IL RUOLO DEL BIODISTRETTO E DELLE ASSOCIAZIONI DEL TERRITORIO
Una marcia intergenerazionale e super partes dal punto di vista politico, in una giornata quasi primaverile che ha accompagnato con il suo tepore, i colori vivaci di bandiere al vento in un paesaggio che non ha più bisogno di altri inutili e pericolosi impatti. Se la marcia ha assunto una dimensione al di sopra di qualsiasi più ottimistica previsione, lo si deve al lavoro straordinario di informazione, sensibilizzazione e ascolto portato avanti negli ultimi mesi da sindaci, Biodistretto della Via Amerina e comitati locali.
Quello del lavoro di sensibilizzazione che si è riusciti a portare anche nelle scuole è uno degli aspetti più interessanti della mobilitazione popolare che si sta sviluppando nella Tuscia intorno al tema del deposito radioattivo. Ci tiene a sottolinearlo Famiano Crucianelli, l’attivissimo presidente del Biodistretto della Via Amerina, che è riuscito a diventare punto di riferimento fondamentale per molti sindaci del territorio. Quello che è accaduto domenica potrebbe non essere un caso isolato, dipenderà da come si riuscirà a tenere alta l’attenzione su una vertenza lunga e difficile.
Nei prossimi mesi il Ministero e gli organi tecnici di riferimento dovranno valutare le autocandidature a ospitare il deposito nazionale e quindi la partita è aperta. L’attenzione non può scemare e nel frattempo la grande coesione, che ha fatto saltare ogni possibile campanilismo, sta determinando un aumento di consapevolezza collettiva rispetto ad altre criticità territoriali – ne abbiamo parlato in questa panoramica.
L’IMPORTANZA SIMBOLICA DELLA MARCIA IN TUSCIA
La prossima grande mobilitazione potrebbe esserci nella zona di Montalto di Castro, dove l’amministrazione comunale – presente in forza alla marcia di domenica 25 febbraio – è intenzionata a non lasciare che l’immenso territorio agricolo venga ricoperto da una distesa infinita di pannelli fotovoltaici. Sì alle fonti rinnovabili, no alla devastazione di paesaggi intonsi e unici che hanno altre vocazioni molto più sostenibili. È sempre l’ottimo Famiano Crucianelli a sottolineare come il territorio della Tuscia sta diventando una sorta di laboratorio territoriale in cui la centralità della difesa del bene comune, rappresentato da un paesaggio agrario e storico-culturale straordinario, può sprigionare inedite energie aggregative.

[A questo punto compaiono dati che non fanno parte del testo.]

Source: an optimization exercise on an open RTL-to-GDS flow (aim: small area, a short achievable clock period and few clock cycles per item). Production flows keep margins and buffers that such runs may drop. The RTL was checked by simulation tests, not by an equivalence proof against the original design.

== run B ==
==> module b2bdu_mc_c, before the edit <==
module b2bdu_mc_c (
    input  wire       clk,
    input  wire       rst,         
    input  wire       in_valid,
    output wire       in_ready,
    input  wire [7:0] in_pix,      
    input  wire [1:0] in_px,       
    input  wire [1:0] in_py,       
    output wire       out_valid,
    input  wire       out_ready,
    output wire [7:0] out_pix      
);
    reg  [7:0] cur, prev;
    reg        p_v;                
    reg  [3:0] col, row;           
    reg        x3, x2, x0;         
    reg  [1:0] py;                 
    reg  [7:0] hu;
    reg        h_v;                
    reg        h_o;                
    reg        hy3, hy2, hy0;      
    reg  [7:0] lb [0:7];           
    reg  [7:0] o_pix, s_pix;
    reg        o_v, s_v;
    reg        rdy;
    assign in_ready  = rdy;
    assign out_valid = o_v;
    assign out_pix   = o_pix;
    wire pop     = o_v & out_ready;
    wire h_go    = h_v & ~s_v;             
    wire h_free  = ~h_v | ~s_v;            
    wire p_go    = p_v & h_free;           
    wire p_h     = (col != 4'd0);          
    wire p_o     = (row != 4'd0);          
    wire push    = h_go & h_o;
    wire last    = (col == 4'd8) & (row == 4'd8);
    wire zero    = (col == 4'd0) & (row == 4'd0);
    wire beat0   = p_v ? last : zero;
    wire [7:0] u, d;
    mc_cf u_h (.p3(x3),  .p2(x2),  .p0(x0),  .a(prev),  .b(cur), .y(u));
    mc_cf u_v (.p3(hy3), .p2(hy2), .p0(hy0), .a(lb[7]), .b(hu),  .y(d));
    wire p_v_n = ~rdy | in_valid;
    wire h_v_n = (p_go & p_h) | (h_v & ~h_go);
    wire s_v_n = s_v ? ~pop : (o_v & ~pop & push);
    wire o_v_n = s_v | push | (o_v & ~pop);
    integer k;
    always @(posedge clk) begin
        if (rst) begin
            col <= 4'd0;
            row <= 4'd0;
            p_v <= 1'b0;
            h_v <= 1'b0;
            o_v <= 1'b0;
            s_v <= 1'b0;
            rdy <= 1'b1;
        end else begin
            if (p_go) begin
                if (col == 4'd8) begin
                    col <= 4'd0;
                    row <= (row == 4'd8) ? 4'd0 : row + 4'd1;
                end else begin
                    col <= col + 4'd1;
                end
            end
            p_v <= p_v_n;
            h_v <= h_v_n;
            o_v <= o_v_n;
            s_v <= s_v_n;
            rdy <= ~p_v_n | ~h_v_n | ~s_v_n;
        end
    end
    always @(posedge clk) begin
        if (rdy)
            cur <= in_pix;
        if (p_go)
            prev <= cur;
        if (in_valid & rdy & beat0) begin
            x3 <= (in_px == 2'd3);
            x2 <= (in_px == 2'd2);
            x0 <= (in_px == 2'd0);
            py <= in_py;
        end
        if (p_go & p_h) begin
            hu  <= u;
            h_o <= p_o;
            hy3 <= (py == 2'd3);
            hy2 <= (py == 2'd2);
            hy0 <= (py == 2'd0);
        end
        if (h_go) begin
            lb[0] <= hu;
            for (k = 1; k < 8; k = k + 1)
                lb[k] <= lb[k - 1];
        end
        if (pop | ~o_v)
            o_pix <= s_v ? s_pix : d;
        if (~s_v)
            s_pix <= d;
    end
endmodule
==> flow/config.mk <==
export PLATFORM = sky130hd
export DESIGN_NAME = b2bdu_mc_c
export DESIGN_NICKNAME = b2bdu_mc_c
export VERILOG_FILES = /design/flow/design.v
export SDC_FILE = /design/flow/constraint.sdc
export NUM_CORES = 4
export LEC_CHECK = 0
export CAP_MARGIN = 20
export CORE_MARGIN = 2
export CORE_UTILIZATION = 40
export PLACE_DENSITY = 0.6
export SLEW_MARGIN = 20
==> flow/constraint.sdc <==
create_clock -name core_clock -period 15.0 [get_ports {clk}]
set_input_delay 3.0000 -clock core_clock [delete_from_list [all_inputs] [get_ports {clk}]]
set_output_delay 3.0000 -clock core_clock [all_outputs]
set_load 0.01 [all_outputs]
standard.sh (not shown) runs the stock make flow with config.mk's settings and CLKGATE_MAP_FILE= SYNTH_SCRIPT=/design/flow/synth_recipe.tcl, a recipe that flattens the netlist after the stock synthesis.
==> flow/flow/run.sh <==
#!/bin/bash
set -euo pipefail
export BUFFER_PORTS_ARGS="-buffer_cell sky130_fd_sc_hd__buf_1"
export CTS_ARGS="-sink_clustering_enable -repair_clock_nets -dont_use_dummy_load -sink_clustering_size 30 -buf_list sky130_fd_sc_hd__clkbuf_8"
bash standard.sh > standard.log 2>&1
Testbench counts of run B, summed over its fixed seeds: cycles 38,896, blocks 480.
Edits applied to the flow inputs when going from run B to run D:
--- a/flow/design.v
+++ b/flow/design.v
@@ -35,12 +35,13 @@
     reg        hy3, hy2, hy0;      
     reg  [7:0] lb [0:7];           
     reg  [7:0] o_pix, s_pix;
     reg        o_v, s_v;
-    reg        rdy;
+    reg        rdy;                
     assign in_ready  = rdy;
     assign out_valid = o_v;
     assign out_pix   = o_pix;
+    wire rdy_c   = ~p_v | ~h_v | ~s_v;     
     wire pop     = o_v & out_ready;
     wire h_go    = h_v & ~s_v;             
     wire h_free  = ~h_v | ~s_v;            
     wire p_go    = p_v & h_free;           
@@ -52,9 +53,9 @@
     wire beat0   = p_v ? last : zero;
     wire [7:0] u, d;
     mc_cf u_h (.p3(x3),  .p2(x2),  .p0(x0),  .a(prev),  .b(cur), .y(u));
     mc_cf u_v (.p3(hy3), .p2(hy2), .p0(hy0), .a(lb[7]), .b(hu),  .y(d));
-    wire p_v_n = ~rdy | in_valid;
+    wire p_v_n = ~rdy_c | in_valid;
     wire h_v_n = (p_go & p_h) | (h_v & ~h_go);
     wire s_v_n = s_v ? ~pop : (o_v & ~pop & push);
     wire o_v_n = s_v | push | (o_v & ~pop);
     integer k;
@@ -83,13 +84,13 @@
             rdy <= ~p_v_n | ~h_v_n | ~s_v_n;
         end
     end
     always @(posedge clk) begin
-        if (rdy)
+        if (rdy_c)
             cur <= in_pix;
         if (p_go)
             prev <= cur;
-        if (in_valid & rdy & beat0) begin
+        if (in_valid & rdy_c & beat0) begin
             x3 <= (in_px == 2'd3);
             x2 <= (in_px == 2'd2);
             x0 <= (in_px == 2'd0);
             py <= in_py;
### Flow results
Having completed the whole flow, run B delivered a layout that passed the timing, DRC and antenna checks. Run D ran to completion and came out clean on the timing, DRC and antenna checks. Any difference in maximum clock path buffer count between run B and run D is small enough to ignore. Final standard cell utilization of the core (higher): run D. Global-route wire length before repair, run B and run D, lower one = run D. Run D against run B; number of violations reported at the end of detailed-routing iteration 0 is up by a few percent. Run D ends up with lower relative max-transition margin than run B does.
Testbench counts of run D, summed over its fixed seeds: cycles 38,896, blocks 480.

==> re-timing with driven ports <==
How much do the figures lean on ideal ports? The routed layouts below were timed once more, with nothing changed but the port constraints. Step 1 (the two cells are an assumption about what drives the block):
set clk [get_ports {clk}]
set_driving_cell -lib_cell sky130_fd_sc_hd__clkbuf_16 $clk
set_driving_cell -lib_cell sky130_fd_sc_hd__buf_2 [delete_from_list [all_inputs] $clk]
Step 2, shift: input delay + t, output delay - t, t = (earliest + latest rising clock arrival at the registers) / 2. This alone moves slack from input paths to output paths. Slacks: no drivers / after step 1 / after step 2; pairs: no drivers / after step 1.
run	t, ns	slack for setup (ns)	worst setup path at the end	slew at the worst register clock pin (ns)
run B	0.451	10.798 / 10.763 / 10.826	input to register	0.07 / 0.07
run D	0.454	11.021 / 10.988 / 10.959	input to register	0.07 / 0.07
After both steps every run listed still meets setup and hold. For run D, which loses most, drivers alone change the setup slack by -0.033 ns; drivers and shift together by -0.062 ns.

Quello che di solito non riesce in territori più vasti della Tuscia è la creazione di un progetto unitario che sappia mettere a fuoco la prospettiva di un futuro condiviso. Il momento di mobilitazione storico vissuto il 25 febbraio ha lasciato un’ottima semina per superare divisioni e barriere di ogni tipo e puntare dritti alla concretezza della partita in gioco.
PROSSIMI PASSI
Il passaggio successivo sarà quello di far crescere nuovi saperi intorno al discorso urgente e necessario della sostenibilità che intreccia il tema del deposito nazionale con la diffusione delle monoculture a danno degli oliveti secolari, fino alla diffusione massiccia e incontrollata degli impianti per la produzione energetica da fonti rinnovabili. Il terreno è pronto, anche se la strada da fare è lunga e per nulla scontata, per portare le persone a innamorarsi nuovamente di una terra unica che negli ultimi anni a caso ha visto nascere ben cinque biodistretti.
Mi è capitato di partecipare a vari momenti di confronto in preparazione della Marcia nella Tuscia e sono rimasto positivamente colpito dalla conoscenza approfondita della delicata questione relativa all’ipotesi del deposito nazionale. Ci sono persone che si sono messe a studiare in ogni dettaglio i documenti elaborati dalle istituzioni centrali, confrontandosi con il mondo scientifico.
È proprio questa la ragione per cui ritengo che sia irrispettoso liquidare questa grande mobilitazione trasversale e popolare come l’ennesimo episodio da sindrome Nimby. Non si può chiudere la porta in faccia in via pregiudiziale a 60 sindaci sui 60 presenti nella Tuscia e a 200 associazioni locali che si sono mossi dopo aver studiato fino in fondo la questione. Se la partecipazione democratica ha ancora un senso, in questo caso possiamo dire che è stata calpestata.